Recently my wife and I purchased a new outdoor gas grill. It was delivered to our house in a big cardboard box. The label on the outside of the box said an average person ought to be able to put the thing together in three hours. I am not now and never have been an average person. When it comes to fixing things, I always figure if it has to be done right, it had better be done by someone else. So I kept the box in the living room and contemplated it for days.

In our house, any unoccupied surface soon becomes a reef of domestic sediment. If the ironing board stays up for an hour, somebody will start using it as a kitchen counter. In no time at all, our boxed grill had been converted into a coffee table. I found it a convenient perch for beverages, books and what have you. But my wife, who has never cared much for corrugated furniture, eventually insisted that I empty the box of its contents and do what had to be done.

Reluctantly, I opened the top and removed the directions, which featured an exploded diagram of some 100 parts. Exploded diagrams give me the creeps. The pieces, drawn as if they are flying apart, resemble a blueprint for some kind of terrorist bomb. These particular directions also reminded me that my grill would run on propane. I imagined myself in a burst of blue flame, my head (Part A) at some distance from my limbs (Parts B through E).

The language employed in the directions might best be described as English in the larval stage. Certain arrangements of words suggested the mother tongue, but for the most part the syntax was impenetrable. Finally, one day I decided to ask a couple of friends over to give me a hand. They picked up the directions, squinted and sighed.

We tried reading passages aloud, hoping for divine guidance. When it was not forthcoming, things took a political turn for the worse. One friend, a conservative, insisted on a literal interpretation of the text, cautioning against flights of fancy. His liberal opponent was all in favor of improvisation, and let the fine print be damned. I tried to broker a compromise. When my wife peeked in around midnight, each of us was ranting in a different corner of the room. A scattering of metal lay at our feet. We looked like dazed survivors of an airplane crash surrounded by the wreckage.

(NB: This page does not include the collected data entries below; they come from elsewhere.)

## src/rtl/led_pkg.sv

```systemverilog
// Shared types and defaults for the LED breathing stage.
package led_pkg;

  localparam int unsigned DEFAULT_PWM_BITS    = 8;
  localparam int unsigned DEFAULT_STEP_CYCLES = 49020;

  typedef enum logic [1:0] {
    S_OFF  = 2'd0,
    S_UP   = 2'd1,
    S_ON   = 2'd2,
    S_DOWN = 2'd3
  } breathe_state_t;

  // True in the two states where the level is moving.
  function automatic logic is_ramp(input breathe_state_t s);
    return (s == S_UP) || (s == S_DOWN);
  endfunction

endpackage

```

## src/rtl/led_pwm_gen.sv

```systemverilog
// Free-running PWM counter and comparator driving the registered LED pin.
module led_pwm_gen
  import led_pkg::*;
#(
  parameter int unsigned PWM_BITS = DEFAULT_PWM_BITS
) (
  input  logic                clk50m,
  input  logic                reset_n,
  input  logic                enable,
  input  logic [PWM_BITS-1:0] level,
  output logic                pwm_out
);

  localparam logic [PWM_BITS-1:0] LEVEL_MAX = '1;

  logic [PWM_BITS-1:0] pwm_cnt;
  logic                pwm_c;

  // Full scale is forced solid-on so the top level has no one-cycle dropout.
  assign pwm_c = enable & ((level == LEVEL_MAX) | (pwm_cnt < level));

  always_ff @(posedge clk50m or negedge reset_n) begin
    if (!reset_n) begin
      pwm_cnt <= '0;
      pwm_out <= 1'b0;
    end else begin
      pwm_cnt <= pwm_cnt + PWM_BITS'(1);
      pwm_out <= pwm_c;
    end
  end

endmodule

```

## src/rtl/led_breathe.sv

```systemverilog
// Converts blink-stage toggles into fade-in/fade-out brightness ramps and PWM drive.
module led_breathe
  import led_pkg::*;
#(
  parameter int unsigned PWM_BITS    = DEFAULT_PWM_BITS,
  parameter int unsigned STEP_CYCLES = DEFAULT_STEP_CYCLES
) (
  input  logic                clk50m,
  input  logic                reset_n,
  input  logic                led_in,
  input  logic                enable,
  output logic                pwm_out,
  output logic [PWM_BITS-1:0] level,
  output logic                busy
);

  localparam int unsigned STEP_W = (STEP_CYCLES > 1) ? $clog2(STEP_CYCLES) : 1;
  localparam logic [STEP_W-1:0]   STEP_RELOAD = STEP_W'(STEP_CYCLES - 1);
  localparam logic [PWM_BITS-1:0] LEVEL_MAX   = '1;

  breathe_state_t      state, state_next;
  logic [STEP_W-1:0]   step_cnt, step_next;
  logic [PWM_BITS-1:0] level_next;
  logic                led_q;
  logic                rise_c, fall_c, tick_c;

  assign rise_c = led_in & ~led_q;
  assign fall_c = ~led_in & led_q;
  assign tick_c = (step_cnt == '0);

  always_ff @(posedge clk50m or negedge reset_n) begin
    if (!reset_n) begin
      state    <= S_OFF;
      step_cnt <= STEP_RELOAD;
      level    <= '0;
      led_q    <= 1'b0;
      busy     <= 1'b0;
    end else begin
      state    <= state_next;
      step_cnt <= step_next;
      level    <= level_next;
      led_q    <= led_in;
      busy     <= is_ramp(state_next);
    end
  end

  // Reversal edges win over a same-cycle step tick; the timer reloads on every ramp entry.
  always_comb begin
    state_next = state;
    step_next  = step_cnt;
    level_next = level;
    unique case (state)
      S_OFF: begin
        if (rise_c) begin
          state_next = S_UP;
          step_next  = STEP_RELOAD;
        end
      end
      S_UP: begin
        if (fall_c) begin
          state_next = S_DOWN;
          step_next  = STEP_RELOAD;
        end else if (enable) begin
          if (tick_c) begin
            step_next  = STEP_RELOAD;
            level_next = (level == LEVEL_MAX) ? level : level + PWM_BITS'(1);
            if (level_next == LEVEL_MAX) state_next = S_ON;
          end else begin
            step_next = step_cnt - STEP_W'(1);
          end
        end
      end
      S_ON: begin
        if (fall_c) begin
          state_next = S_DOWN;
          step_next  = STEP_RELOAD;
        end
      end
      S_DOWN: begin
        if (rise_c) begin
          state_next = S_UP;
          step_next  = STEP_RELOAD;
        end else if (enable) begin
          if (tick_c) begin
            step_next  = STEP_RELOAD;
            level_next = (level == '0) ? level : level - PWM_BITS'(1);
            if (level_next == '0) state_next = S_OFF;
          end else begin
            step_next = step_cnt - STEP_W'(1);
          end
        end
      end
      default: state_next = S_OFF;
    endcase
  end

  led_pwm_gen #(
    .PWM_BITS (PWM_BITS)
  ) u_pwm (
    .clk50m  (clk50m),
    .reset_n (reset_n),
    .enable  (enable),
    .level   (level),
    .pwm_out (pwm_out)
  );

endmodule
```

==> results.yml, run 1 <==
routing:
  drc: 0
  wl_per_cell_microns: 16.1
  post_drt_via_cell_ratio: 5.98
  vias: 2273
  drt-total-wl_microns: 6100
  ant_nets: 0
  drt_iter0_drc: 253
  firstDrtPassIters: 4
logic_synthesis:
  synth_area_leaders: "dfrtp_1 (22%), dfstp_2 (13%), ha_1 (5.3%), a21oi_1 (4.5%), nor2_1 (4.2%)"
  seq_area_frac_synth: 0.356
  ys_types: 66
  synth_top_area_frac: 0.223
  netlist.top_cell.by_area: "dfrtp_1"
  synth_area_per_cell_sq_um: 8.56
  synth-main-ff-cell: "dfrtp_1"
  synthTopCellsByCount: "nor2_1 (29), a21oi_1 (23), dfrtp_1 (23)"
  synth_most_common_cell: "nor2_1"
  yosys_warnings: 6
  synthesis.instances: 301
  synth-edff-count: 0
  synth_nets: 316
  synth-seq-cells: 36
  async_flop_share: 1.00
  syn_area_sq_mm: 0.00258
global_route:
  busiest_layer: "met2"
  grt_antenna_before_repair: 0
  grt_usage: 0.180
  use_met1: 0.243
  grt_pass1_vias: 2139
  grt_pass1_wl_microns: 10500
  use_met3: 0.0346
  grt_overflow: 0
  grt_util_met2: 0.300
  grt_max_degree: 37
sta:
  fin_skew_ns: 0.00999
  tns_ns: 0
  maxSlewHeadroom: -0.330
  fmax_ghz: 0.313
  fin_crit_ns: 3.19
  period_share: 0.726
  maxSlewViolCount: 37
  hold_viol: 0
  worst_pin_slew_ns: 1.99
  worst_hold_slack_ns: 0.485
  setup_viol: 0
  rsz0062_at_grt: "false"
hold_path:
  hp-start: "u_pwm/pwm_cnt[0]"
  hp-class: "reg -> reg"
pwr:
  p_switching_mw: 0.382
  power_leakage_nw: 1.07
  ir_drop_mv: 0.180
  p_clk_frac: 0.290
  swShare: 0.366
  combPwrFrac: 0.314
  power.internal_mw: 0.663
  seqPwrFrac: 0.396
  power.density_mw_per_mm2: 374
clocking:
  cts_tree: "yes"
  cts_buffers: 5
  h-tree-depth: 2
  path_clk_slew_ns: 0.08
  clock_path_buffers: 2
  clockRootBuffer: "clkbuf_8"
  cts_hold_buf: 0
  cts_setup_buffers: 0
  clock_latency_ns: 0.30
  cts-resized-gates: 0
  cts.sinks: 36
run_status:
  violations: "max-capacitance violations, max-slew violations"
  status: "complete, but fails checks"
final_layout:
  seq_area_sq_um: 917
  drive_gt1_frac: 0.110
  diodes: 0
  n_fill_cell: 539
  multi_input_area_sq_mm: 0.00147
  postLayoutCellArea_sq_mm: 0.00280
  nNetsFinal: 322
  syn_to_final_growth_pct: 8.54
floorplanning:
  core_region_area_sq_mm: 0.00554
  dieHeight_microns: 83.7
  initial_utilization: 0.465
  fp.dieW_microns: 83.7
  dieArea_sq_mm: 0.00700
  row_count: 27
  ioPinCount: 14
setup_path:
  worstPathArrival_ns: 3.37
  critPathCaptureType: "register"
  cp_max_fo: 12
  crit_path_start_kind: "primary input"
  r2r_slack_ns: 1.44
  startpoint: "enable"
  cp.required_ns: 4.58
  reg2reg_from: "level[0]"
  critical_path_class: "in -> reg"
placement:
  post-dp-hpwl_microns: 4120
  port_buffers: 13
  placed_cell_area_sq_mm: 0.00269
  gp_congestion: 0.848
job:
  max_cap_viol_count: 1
[src/rtl/if_prefetch_queue_if.sv]
// Bundles the redirect, imem and IF/ID signals of the prefetch front end.
// master = prefetch unit, slave = surrounding pipeline and memory.
interface if_prefetch_queue_if;
  logic        ex_take_branch_out;
  logic [31:0] ex_target_PC_out;
  logic        if_stall;
  logic [31:0] proc2Imem_addr;
  logic [1:0]  proc2Imem_command;
  logic        Imem2proc_ready;
  logic        Imem2proc_valid;
  logic [31:0] Imem2proc_data;
  logic [31:0] if_PC_out;
  logic [31:0] if_NPC_out;
  logic [31:0] if_IR_out;
  logic        if_valid_inst_out;

  modport master (
    input  ex_take_branch_out, ex_target_PC_out, if_stall,
           Imem2proc_ready, Imem2proc_valid, Imem2proc_data,
    output proc2Imem_addr, proc2Imem_command,
           if_PC_out, if_NPC_out, if_IR_out, if_valid_inst_out
  );

  modport slave (
    output ex_take_branch_out, ex_target_PC_out, if_stall,
           Imem2proc_ready, Imem2proc_valid, Imem2proc_data,
    input  proc2Imem_addr, proc2Imem_command,
           if_PC_out, if_NPC_out, if_IR_out, if_valid_inst_out
  );
endinterface

[src/rtl/if_prefetch_queue_pf_fifo.sv]
// Circular FIFO of fetched {pc, ir} entries; clear wins over push and pop.
module pf_fifo
  import if_prefetch_queue_pkg::*;
#(
  parameter int DEPTH = 4
) (
  input  logic                   clk,
  input  logic                   rst,
  input  logic                   i_push,
  input  fetch_entry_t           i_data,
  input  logic                   i_pop,
  input  logic                   i_clear,
  output fetch_entry_t           o_head,
  output logic                   o_full,
  output logic                   o_empty,
  output logic [$clog2(DEPTH):0] o_count
);
  localparam int AW = $clog2(DEPTH);
  localparam logic [AW:0] FULL_CNT = (AW+1)'(DEPTH);

  fetch_entry_t  r_mem [DEPTH];
  logic [AW-1:0] r_wp, r_rp;
  logic [AW:0]   r_count;
  logic          w_push, w_pop;

  assign o_full  = (r_count == FULL_CNT);
  assign o_empty = (r_count == '0);
  assign o_count = r_count;
  assign o_head  = r_mem[r_rp];
  assign w_push  = i_push && !o_full;
  assign w_pop   = i_pop && !o_empty;

  // DEPTH is a power of two, so the pointers wrap on their own.
  always_ff @(posedge clk or posedge rst) begin
    if (rst) begin
      r_wp    <= '0;
      r_rp    <= '0;
      r_count <= '0;
    end else if (i_clear) begin
      r_wp    <= '0;
      r_rp    <= '0;
      r_count <= '0;
    end else begin
      if (w_push) r_wp <= r_wp + AW'(1);
      if (w_pop)  r_rp <= r_rp + AW'(1);
      r_count <= r_count + (AW+1)'(w_push) - (AW+1)'(w_pop);
    end
  end

  always_ff @(posedge clk) begin
    if (w_push && !i_clear) r_mem[r_wp] <= i_data;
  end
endmodule

[src/rtl/if_prefetch_queue.sv]
// Instruction prefetch front end: credit-limited in-order fetch issue, a small
// return queue, and redirect handling that discards in-flight responses.
module if_prefetch_queue
  import if_prefetch_queue_pkg::*;
#(
  parameter int          DEPTH           = 4,
  parameter int          MAX_OUTSTANDING = 2,
  parameter logic [31:0] RESET_PC        = 32'h0
) (
  input  logic                clk,
  input  logic                rst,
  if_prefetch_queue_if.master bus
);
  localparam int CW = $clog2(DEPTH) + 1;
  localparam int OW = $clog2(MAX_OUTSTANDING) + 1;

  logic [31:0]   r_fetch_pc, r_ret_pc;
  logic [OW-1:0] r_outst, r_drop;
  logic [CW-1:0] w_count;
  logic [31:0]   w_target;
  logic          w_full, w_empty, w_redirect, w_issue, w_accept;
  logic          w_resp, w_discard, w_push, w_pop, w_valid;
  fetch_entry_t  w_head, w_new;

  assign w_redirect = bus.ex_take_branch_out;
  assign w_target   = bus.ex_target_PC_out & ~32'h3;

  // Credit rule: queued plus in-flight words never exceed DEPTH, so a response
  // always has a free slot.
  assign w_issue   = !rst && !w_redirect && (int'(r_outst) < MAX_OUTSTANDING)
                     && ((int'(w_count) + int'(r_outst)) < DEPTH);
  assign w_accept  = w_issue && bus.Imem2proc_ready;
  assign w_resp    = bus.Imem2proc_valid;
  assign w_discard = w_resp && (r_drop != '0);
  assign w_push    = w_resp && !w_discard && !w_redirect;
  assign w_valid   = !w_empty && !w_redirect;
  assign w_pop     = w_valid && !bus.if_stall;
  assign w_new     = '{pc: r_ret_pc, ir: bus.Imem2proc_data};

  assign bus.proc2Imem_addr    = r_fetch_pc;
  assign bus.proc2Imem_command = w_issue ? BUS_LOAD : BUS_NONE;
  assign bus.if_valid_inst_out = w_valid;
  assign bus.if_PC_out         = w_valid ? w_head.pc : 32'h0;
  assign bus.if_NPC_out        = w_valid ? (w_head.pc + 32'd4) : 32'h0;
  assign bus.if_IR_out         = w_valid ? w_head.ir : NOOP_INST;

  pf_fifo #(.DEPTH(DEPTH)) u_fifo (
    .clk     (clk),
    .rst     (rst),
    .i_push  (w_push),
    .i_data  (w_new),
    .i_pop   (w_pop),
    .i_clear (w_redirect),
    .o_head  (w_head),
    .o_full  (w_full),
    .o_empty (w_empty),
    .o_count (w_count)
  );

  always_ff @(posedge clk or posedge rst) begin
    if (rst) begin
      r_fetch_pc <= RESET_PC;
      r_ret_pc   <= RESET_PC;
      r_outst    <= '0;
      r_drop     <= '0;
    end else begin
      r_outst <= r_outst + OW'(w_accept) - OW'(w_resp);
      if (w_redirect) begin
        // Everything still in flight after this cycle belongs to the old stream.
        r_fetch_pc <= w_target;
        r_ret_pc   <= w_target;
        r_drop     <= r_outst - OW'(w_resp);
      end else begin
        if (w_accept)  r_fetch_pc <= r_fetch_pc + 32'd4;
        if (w_push)    r_ret_pc   <= r_ret_pc + 32'd4;
        if (w_discard) r_drop     <= r_drop - OW'(1);
      end
    end
  end

  a_no_full_push: assert property (@(posedge clk) disable iff (rst) !(w_push && w_full));
  a_no_orphan_resp: assert property (@(posedge clk) disable iff (rst) !(w_resp && (r_outst == '0)));
endmodule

Over the next several evenings, we forced rods into sockets, threaded nuts onto bolts and clipped aluminum to steel. A gas grill began to take shape before our disbelieving eyes. Now complete, it actually works. During pleasant evenings outside, my wife and I slap a steak on the range top (Part D-1), slather it with sauce (See Section IV-A on Meal Preperations), then watch it sizzle (Ideal Cooking Temperatures, Section IV-B).

The whole experience has taught me a valuable lesson. The three most important words in a marriage may be "I love you," but there's definitely something to be said for "No assembly required."